Masanın üstünde telefonu, çantası ve kitapları kalmıştı. Yavaşça masanın arkasına geçti; eli çekmecenin koluna takıldığında açık olduğunu fark etti. Şaşırmıştı; çünkü bu çekmeceyi hep kilitli tutardı. Çekmecede ne olduğunu hep merak etmişti; içinde hep geçmişiyle ilgili özel eşyaların olduğunu düşündü. Yapmamalıydı; ama yaptı. Merakına yenik düşmüştü kız.
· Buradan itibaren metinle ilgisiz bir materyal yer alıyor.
[config.mk]
export PLATFORM = sky130hd
export DESIGN_NAME = mem_arbiter
export DESIGN_NICKNAME = d
export VERILOG_FILES = /design/src/rtl/mem_arbiter.sv
export SDC_FILE = /design/constraint.sdc
export NUM_CORES = 1
export LEC_CHECK = 0
export CORE_AREA = 3 3 182 184
export CTS_CLUSTER_DIAMETER = 80
export DETAILED_ROUTE_END_ITERATION = 8
export DIE_AREA = 0 0 185 187
export PLACE_DENSITY_LB_ADDON = 0.08
export SYNTH_ARGS = -nofsm -noshare
export SYNTH_HDL_FRONTEND = slang
export SYNTH_SLANG_ARGS = --single-unit
[constraint.sdc]
create_clock -name clk -period 1.7 [get_ports clk]
set_input_delay 0.255 -clock clk [delete_from_list [all_inputs] [get_ports clk]]
set_output_delay 0.255 -clock clk [all_outputs]
set_load 0.01 [all_outputs]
Çekmeceyi açtığına hayal kırıklığına uğramıştı sanki. İçinde araştırma projelerinin olduğu iki kalın bir dosya vardı; ilk dosyanın üstünde yazan isim, SIFIR HAYAT PROJESİ, diğer proje ismi ise ikisi için manidardı; PANDA dosyasını gülümseyerek kaldırdığında bir sırrı ortaya çıkardığından habersizdi. Dosyanın altında, yüzüstü kapanmış bir çerçeve, eski bir onurluk ve altında bir zarf vardı. İlk önce hangisine bakacağı konusunda bir an kararsız kalmıştı. Eli, ters duran çerçeveye uzandığında nasıl bir resimle karşılaşacağı onu tedirgin etmişti. Çerçevenin yüzünü çevirdiğinde birkaç saniye öylece baktı; kendini resmin içinde hayal etmeye çalışıyordu.

Arkasında yıkıntı, viranelik bir enkaz olan bir çocuk, taş ve beton parçalarının üstünde kucağında bir bebekle poz vermişti. Yüzünde ani ve habersiz çekilmiş bir fotoğrafın izleri vardı. Ayrıca yüzünde yaptığı kahramanlığın farkında olmayan donuk bir yüz ifadesiyle bakıyordu. Fotoğrafı masaya bıraktıktan sonra çekmeceye ikinci kez uzandı eli. Bu sefer eline plaketi aldı; kırmızı kadife bir kutusu vardı. İçinde altın kaplama metal bir plakanın üstüne işlenmiş bir yazı vardı. Kız yıllardır aradığı kayıp parçayı sanki elinde tutuyordu. Yazıyı dikkatle okudu. ‘ Sayın Anut, hayatınızı başka bir insanın hayatını kurtarmak için her şeyi göze alıp kendinizi tehlikeye attığınız ve birlik ve berberlik gereken bu günlerde insani değerleri her şeyden üstün tuttuğunuz için bu KAHRAMANLIK nişanesini size vermekten gurur ve mutluluk duyuyoruz. Ayrıca insanca yaptığınız bu hareket için Yapay zeka Benlik Kurulu tarafından sistemdeki sentetik insan kodunuz silinmiştir. Yeni kayıtla, Gerçek İnsan konumuna yükseltilerek  isminizde EREZ olarak değiştirilmiştir.  Plaketin altında küçük birde  not vardı. ‘ Küçük bir kız çocuğunun hayatı enkazın içinden sizin ellerinizle yeniden hayat buldu.’ diye yazıyordu plakette.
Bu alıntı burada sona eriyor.